::: SOURCE RECORDS

[src/rtl/wpol_pkg.sv]
package wpol_pkg;

    typedef enum logic [1:0] {
        POL_THRU   = 2'd0,
        POL_POSTED = 2'd1,
        POL_BACK   = 2'd2,
        POL_RSVD   = 2'd3
    } wpol_mode_e;

    typedef enum logic [1:0] {
        ST_IDLE   = 2'd0,
        ST_CPU_WR = 2'd1,
        ST_CPU_RD = 2'd2,
        ST_EVICT  = 2'd3
    } wpol_state_e;

endpackage

[src/rtl/wpol_window.sv]
module wpol_window #(
    parameter int AW = 16
) (
    input  logic          clk,
    input  logic          rst_n,
    input  logic          cfg_we,
    input  logic          cfg_sel,
    input  logic [AW-1:0] cfg_wdata,
    input  logic [AW-1:0] probe_addr,
    output logic          uncached
);
    logic [AW-1:0] base_q;
    logic [AW-1:0] size_q;
    logic [AW-1:0] offset;

    always_ff @(posedge clk) begin
        if (!rst_n) begin
            base_q <= '0;
            size_q <= '0;
        end else if (cfg_we) begin
            if (cfg_sel) size_q <= cfg_wdata;
            else         base_q <= cfg_wdata;
        end
    end

    // Offset within the window; a half-open compare keeps base+size outside.
    assign offset   = probe_addr - base_q;
    assign uncached = (probe_addr >= base_q) && (offset < size_q);

endmodule

[src/rtl/wpol_postbuf.sv]
module wpol_postbuf #(
    parameter int AW = 16,
    parameter int DW = 16
) (
    input  logic          clk,
    input  logic          rst_n,
    input  logic          load,
    input  logic [AW-1:0] load_addr,
    input  logic [DW-1:0] load_data,
    input  logic          drain_ack,
    output logic          full,
    output logic [AW-1:0] buf_addr,
    output logic [DW-1:0] buf_data
);
    always_ff @(posedge clk) begin
        if (!rst_n) begin
            full     <= 1'b0;
            buf_addr <= '0;
            buf_data <= '0;
        end else if (load) begin
            full     <= 1'b1;
            buf_addr <= load_addr;
            buf_data <= load_data;
        end else if (drain_ack) begin
            full     <= 1'b0;
        end
    end


    postbuf_no_overrun_chk: assert property (@(posedge clk) disable iff (!rst_n)
        load |-> !full);


    postbuf_hold_chk: assert property (@(posedge clk) disable iff (!rst_n)
        (full && !drain_ack) |=> (full && $stable(buf_addr) && $stable(buf_data)));

endmodule

[src/rtl/wpol_dirty.sv]
module wpol_dirty #(
    parameter int LINES = 8,
    parameter int LW    = $clog2(LINES)
) (
    input  logic             clk,
    input  logic             rst_n,
    input  logic             set,
    input  logic [LW-1:0]    set_line,
    input  logic             clr,
    input  logic [LW-1:0]    clr_line,
    output logic [LINES-1:0] mask
);
    for (genvar g = 0; g < LINES; g++) begin : g_line
        always_ff @(posedge clk) begin
            if (!rst_n)
                mask[g] <= 1'b0;
            else if (set && (set_line == LW'(g)))
                mask[g] <= 1'b1;
            else if (clr && (clr_line == LW'(g)))
                mask[g] <= 1'b0;
        end
    end

endmodule

[src/rtl/wpol_ctrl.sv]
module wpol_ctrl
    import wpol_pkg::*;
#(
    parameter int AW    = 16,
    parameter int DW    = 16,
    parameter int LINES = 8,
    localparam int LW   = $clog2(LINES)
) (
    input  logic             clk,
    input  logic             rst_n,
    input  logic [1:0]       mode,
    input  logic             cfg_we,
    input  logic             cfg_sel,
    input  logic [AW-1:0]    cfg_wdata,
    input  logic             req_valid,
    input  logic             req_write,
    input  logic [AW-1:0]    req_addr,
    input  logic [DW-1:0]    req_wdata,
    input  logic             lookup_hit,
    input  logic [LW-1:0]    lookup_line,
    output logic             cpu_done,
    output logic [DW-1:0]    cpu_rdata,
    output logic             cpu_rd_from_array,
    output logic             cache_we,
    output logic [LW-1:0]    cache_line,
    output logic [DW-1:0]    cache_wdata,
    input  logic             evict_req,
    input  logic [LW-1:0]    evict_line,
    input  logic [AW-1:0]    evict_addr,
    input  logic [DW-1:0]    evict_data,
    output logic             evict_done,
    output logic             mem_req,
    output logic             mem_we,
    output logic [AW-1:0]    mem_addr,
    output logic [DW-1:0]    mem_wdata,
    input  logic             mem_ack,
    input  logic [DW-1:0]    mem_rdata,
    output logic [LINES-1:0] dirty_mask,
    output logic             quiescent
);
    wpol_state_e   state_q, state_d;
    wpol_mode_e    pol;
    logic [AW-1:0] op_addr_q;
    logic [DW-1:0] op_data_q;
    logic [LW-1:0] op_line_q;

    logic          uncached;
    logic          buf_full, buf_load, buf_drain;
    logic [AW-1:0] buf_addr;
    logic [DW-1:0] buf_data;
    logic          buf_match;
    logic          dirty_set, dirty_clr;
    logic          victim_dirty;

    assign pol = wpol_mode_e'(mode);

    wpol_window #(.AW(AW)) u_window (
        .clk        (clk),
        .rst_n      (rst_n),
        .cfg_we     (cfg_we),
        .cfg_sel    (cfg_sel),
        .cfg_wdata  (cfg_wdata),
        .probe_addr (req_addr),
        .uncached   (uncached)
    );

    wpol_postbuf #(.AW(AW), .DW(DW)) u_postbuf (
        .clk       (clk),
        .rst_n     (rst_n),
        .load      (buf_load),
        .load_addr (req_addr),
        .load_data (req_wdata),
        .drain_ack (buf_drain),
        .full      (buf_full),
        .buf_addr  (buf_addr),
        .buf_data  (buf_data)
    );

    wpol_dirty #(.LINES(LINES), .LW(LW)) u_dirty (
        .clk      (clk),
        .rst_n    (rst_n),
        .set      (dirty_set),
        .set_line (lookup_line),
        .clr      (dirty_clr),
        .clr_line (op_line_q),
        .mask     (dirty_mask)
    );

    assign buf_match    = buf_full && (buf_addr == req_addr);
    assign victim_dirty = dirty_mask[evict_line];
    assign buf_drain    = buf_full && mem_ack;
    assign quiescent    = (state_q == ST_IDLE) && !buf_full && (dirty_mask == '0);

    // State register
    always_ff @(posedge clk) begin
        if (!rst_n) state_q <= ST_IDLE;
        else        state_q <= state_d;
    end

    // Operand capture while idle
    always_ff @(posedge clk) begin
        if (!rst_n) begin
            op_addr_q <= '0;
            op_data_q <= '0;
            op_line_q <= '0;
        end else if (state_q == ST_IDLE) begin
            op_addr_q <= evict_req ? evict_addr : req_addr;
            op_data_q <= evict_req ? evict_data : req_wdata;
            op_line_q <= evict_line;
        end
    end

    // Next state and outputs
    always_comb begin
        state_d           = state_q;
        cpu_done          = 1'b0;
        cpu_rdata         = '0;
        cpu_rd_from_array = 1'b0;
        cache_we          = 1'b0;
        cache_line        = lookup_line;
        cache_wdata       = req_wdata;
        evict_done        = 1'b0;
        mem_req           = 1'b0;
        mem_we            = 1'b0;
        mem_addr          = op_addr_q;
        mem_wdata         = op_data_q;
        buf_load          = 1'b0;
        dirty_set         = 1'b0;
        dirty_clr         = 1'b0;

        unique case (state_q)
            ST_IDLE: begin
                if (evict_req) begin
                    if (!victim_dirty)  evict_done = 1'b1;
                    else if (!buf_full) state_d    = ST_EVICT;
                end else if (req_valid) begin
                    if (!req_write) begin
                        if (uncached) begin
                            if (!buf_full) state_d = ST_CPU_RD;
                        end else if (buf_match) begin
                            cpu_done  = 1'b1;
                            cpu_rdata = buf_data;
                        end else begin
                            cpu_done          = 1'b1;
                            cpu_rd_from_array = 1'b1;
                        end
                    end else if (uncached || !lookup_hit) begin
                        if (!buf_full) state_d = ST_CPU_WR;
                    end else if (pol == POL_BACK) begin
                        cache_we  = 1'b1;
                        dirty_set = 1'b1;
                        cpu_done  = 1'b1;
                    end else if (pol == POL_POSTED) begin
                        if (!buf_full) begin
                            cache_we = 1'b1;
                            buf_load = 1'b1;
                            cpu_done = 1'b1;
                        end
                    end else begin
                        if (!buf_full) begin
                            cache_we = 1'b1;
                            state_d  = ST_CPU_WR;
                        end
                    end
                end
            end
            ST_CPU_WR: begin
                mem_req = 1'b1;
                mem_we  = 1'b1;
                if (mem_ack) begin
                    cpu_done = 1'b1;
                    state_d  = ST_IDLE;
                end
            end
            ST_CPU_RD: begin
                mem_req = 1'b1;
                if (mem_ack) begin
                    cpu_done  = 1'b1;
                    cpu_rdata = mem_rdata;
                    state_d   = ST_IDLE;
                end
            end
            ST_EVICT: begin
                mem_req = 1'b1;
                mem_we  = 1'b1;
                if (mem_ack) begin
                    evict_done = 1'b1;
                    dirty_clr  = 1'b1;
                    state_d    = ST_IDLE;
                end
            end
        endcase

        // The posted buffer owns the port while occupied.
        if (buf_full) begin
            mem_req   = 1'b1;
            mem_we    = 1'b1;
            mem_addr  = buf_addr;
            mem_wdata = buf_data;
        end
    end


    uncached_no_array_chk: assert property (@(posedge clk) disable iff (!rst_n)
        (req_valid && uncached && !evict_req) |-> !cache_we);


    busy_buf_empty_chk: assert property (@(posedge clk) disable iff (!rst_n)
        (state_q != ST_IDLE) |-> !buf_full);


    back_hit_dirty_chk: assert property (@(posedge clk) disable iff (!rst_n)
        (cache_we && pol == POL_BACK) |=> dirty_mask[$past(lookup_line)]);


    mem_hold_chk: assert property (@(posedge clk) disable iff (!rst_n)
        (mem_req && !mem_ack) |=> (mem_req && $stable(mem_addr) && $stable(mem_wdata)));

endmodule

[config.mk]
export PLATFORM = sky130hd
export DESIGN_NAME = wpol_ctrl
export DESIGN_NICKNAME = d
export VERILOG_FILES = /design/src/rtl/wpol_pkg.sv /design/src/rtl/wpol_window.sv /design/src/rtl/wpol_postbuf.sv /design/src/rtl/wpol_dirty.sv /design/src/rtl/wpol_ctrl.sv
export SDC_FILE = /design/constraint.sdc
export NUM_CORES = 1
export LEC_CHECK = 0
export CORE_MARGIN = 4
export CORE_UTILIZATION = 53
export CTS_CLUSTER_SIZE = 16
export DETAILED_ROUTE_END_ITERATION = 7
export PLACE_DENSITY = 0.87
export SLEW_MARGIN = 20
export SYNTH_ARGS = -nofsm -noshare
export SYNTH_HDL_FRONTEND = slang
export SYNTH_SLANG_ARGS = --single-unit
[constraint.sdc]
create_clock -name clk -period 10.9 [get_ports clk]
set_clock_uncertainty 0.2 [all_clocks]
set_input_delay 1.635 -clock clk [delete_from_list [all_inputs] [get_ports clk]]
set_output_delay 1.635 -clock clk [all_outputs]
set_load 0.03 [all_outputs]
==> metrics.yaml <==
setup_path:
  r2r_cells: 16
  max_stage_delay_ns: 0.59
  cp_max_fo: 16
  timing.rr.end: "u_postbuf.buf_addr[10]"
  critPathRequiredTime_ns: 9.07
  reg2reg_slack_ns: 6.17
  cp_slowest_cell: "clkdlybuf4s50_1"
  startpoint: "req_addr[0]"
  r2r_start: "u_window.base_q[0]"
  startpoint_type: "input port"
  worst_setup_path_end_kind: "primary output"
  cp.arrival_ns: 6.64
  worst-setup-path-type: "in2out"
  cp-endpoint: "cpu_rdata[8]"
  path_cells: "clkdlybuf4s50_1 > inv_1 > ha_1 > fa_1 > nand2b_1 > a211oi_1 > nor2_1 > o21ai_0 > a2111o_1 > o2111ai_1 > ha_1 > a21oi_1 > a21boi_0 > a311oi_1 > o41ai_4 > o2111a_4 > a22o_2 > clkdlybuf4s50_1"
routing:
  firstDrtPassIters: 6
  viasPerCell: 5.673
  route.met2.wl_um: 9763
  top_layer: "met4"
  wl_met3_um: 1216
  wirelength_um: 20090
  antenna_left: 0
  drc: 0
  wire_per_inst_um: 17.58
  vias: 6484
  drt-met1-wl_um: 8401
  drt_iter0_drc: 601
placement:
  portBuffers: 194
  gp_congestion: 0.9604
  dp.cells: 1129
  place_hpwl_um: 14890
  pre_cts_ws_ns: 2.486
synth:
  synth_top_area_share_pct: 31.28
  synth_area_leaders: "dfxtp_1 31%, mux2i_1 10%, nand2_1 9.7%, ha_1 6.2%, mux2_2 5.1%"
  yosys-top-cells-count: "182 x nand2_1, 110 x dfxtp_1, 70 x mux2i_1"
  yosys.area.top_type: "dfxtp_1"
  syn_inst: 824
  async_flop_share_pct: 0
  synth_ff_type: "dfxtp_1"
  synth-edff-count: 0
  ys_types: 59
  syn_nets: 973
  ys_ff_latch: 110
  postSynthAreaPerCell_sq_um: 8.544
  synth_seq_area_share_pct: 31.28
  netlist_area_sq_um: 7041
  yosys_warnings: 0
  post-synth-top-count-cell: "nand2_1"
cells_and_area:
  final_cells: 1143
  area_growth_pct: 30.23
  diodes: 0
  fin_nets: 1117
  fillers: 989
  drive_gt1_share_pct: 7.930
die:
  rows: 41
  io_pins: 195
  fp.dieH_um: 123.3
  start_util_pct: 54.90
  coreArea_sq_um: 12820
  die_w_um: 123.3
  fp.dieArea_sq_um: 15190
clock_network:
  cts_buffers: 9
  cts_tree: "done"
  hold_buffers: 0
  cts.htree.levels: 3
  cts_setup_buffers: 0
  cts.sink_count: 110
  postCtsResizedCells: 0
  clk_pin_slew_ns: 0.06
  clkLatencyLatePin_ns: 0.35
  clockRootBuffer: "clkbuf_16"
  cts_max_path_buffers: 2
grt:
  antenna_found_initial: 0
  overflow: 0
  grt_pass1_vias: 6299
  grt_max_degree: 107
  grt_pass1_wl_um: 30880
  grt.total_usage_pct: 25.56
timing:
  final_max_slew_viol_count: 0
  finalSetupViolCount: 0
  relSlewSlack_pct: 23.20
  fin_ws_ns: 2.429
  fmax_mhz: 118.1
  rsz0062_at_grt: "no"
  finalHoldViolCount: 0
  tns_ns: 0
  worst_pin_slew_ns: 1.141
  whs_ns: 0.2608
  fin_crit_ns: 8.471
  period_share_pct: 77.71
hold_path:
  hp-class: "reg2reg"
power:
  power_density_nw_per_um2: 167.6
  power.total_w: 0.001537
  ir_drop_mv: 0.1129
  p_leak_nw: 3.995
run:
  maxCapViolations: 0
outcome:
  outcome: "complete, no violations"
[cell type report]
cell class / count / area [sq um] / share of cell area [%]
sequential: 110 / 2203 / 24.03
clock inverter: 3 / 43.79 / 0.4776
clock buffer: 11 / 242.7 / 2.647
multi-input combinational: 607 / 4334 / 47.27
tap: 172 / 215.2 / 2.347
timing repair buffer: 200 / 1979 / 21.59
inverter: 40 / 150.1 / 1.638
[cells in the final DEF, fill, tap and decap left out, types with 8 or more instances in the layout]
cell type	count
xnor2_1	16
xor2_1	12
ha_1	34
a21boi_0	35
mux2_2	32
mux2i_1	70
nor2_1	15
nor2b_1	8
clkbuf_16	9
dfxtp_1	109
o21ai_0	17
nand3_1	17
a21oi_1	25
nand2b_1	10
inv_1	40
clkdlybuf4s50_1	192
o211a_1	32
a22o_2	10
nand2_1	182
[layer usage]
| layer | GRT usage (%) | up-vias |
|---|---|---|
| met5 | 0 | - |
| met4 | 9.619 | 0 |
| met3 | 5.352 | 51 |
| met2 | 44.00 | 225 |
| met1 | 31.36 | 3061 |
| li1 | - | 3147 |
[power breakdown]
group	internal, W	switching (W)	total [W]
clock network	0.000183	0.000145	0.000328
registers	0.000460	0.0000341	0.000495
logic	0.000313	0.000401	0.000714
total	0.000957	0.000580	0.00154
[worst min path at each step]
stage                        start                  end  slack (ns)  cells after the start
2_1_floorplan  u_window.base_q[10]  u_window.base_q[10]        0.24                      2
3_3_place_gp    u_window.size_q[0]   u_window.size_q[0]        0.25                      2
3_5_place_dp    u_window.size_q[3]   u_window.size_q[3]        0.26                      2
4_1_cts         u_window.size_q[3]   u_window.size_q[3]        0.27                      2
5_1_grt        u_window.size_q[13]  u_window.size_q[13]        0.28                      2
6_report       u_window.base_q[15]  u_window.base_q[15]        0.26                      2
[cells by family after synthesis]
kind of cell,Yosys count,synth area share [%]
and+or+nand+nor,269,16.71
DFF,110,31.28
AOI/OAI and AO/OA,170,19.12
adders and majority gates,36,6.504
muxes,104,15.71
buffers and inverters,107,7.197
xor gates and xnor gates,28,3.483
[flip-flops by register name, summed over array words and instances (netlist names)]
name                count
op_addr_q              16
op_data_q              16
u_postbuf.buf_addr     16
u_postbuf.buf_data     16
u_window.base_q        16
u_window.size_q        16
u_dirty.mask            8
op_line_q               3
state_q                 2
u_postbuf.full          1
[worst max-delay path, delay by kind of cell]
family	cells	cell delay, ns
buffers and inverters	3	1.20
AOI/OAI and AO/OA	10	2.51
and+or+nand+nor	2	0.29
adders and majority gates	3	0.99
[metrics by stage]
stage	utilization (%)	cell area, sq um
after floorplan	-	7041
after global placement	69.26	8882
after detailed placement	69.26	8882
after CTS	71.49	9169
after global routing	71.49	9169
final	71.49	9169
Note: power is estimated with default switching activity, not from simulation.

::::::

» **WHAT NEEDS TO BE DONE**:
Using the data above, transcribe the lines that run from the line with "export DESIGN_NICKNAME = d" to the line with "export SLEW_MARGIN = 20", both ends kept, and output nothing else.

» **TASK RESPONSE**:
export DESIGN_NICKNAME = d
export VERILOG_FILES = /design/src/rtl/wpol_pkg.sv /design/src/rtl/wpol_window.sv /design/src/rtl/wpol_postbuf.sv /design/src/rtl/wpol_dirty.sv /design/src/rtl/wpol_ctrl.sv
export SDC_FILE = /design/constraint.sdc
export NUM_CORES = 1
export LEC_CHECK = 0
export CORE_MARGIN = 4
export CORE_UTILIZATION = 53
export CTS_CLUSTER_SIZE = 16
export DETAILED_ROUTE_END_ITERATION = 7
export PLACE_DENSITY = 0.87
export SLEW_MARGIN = 20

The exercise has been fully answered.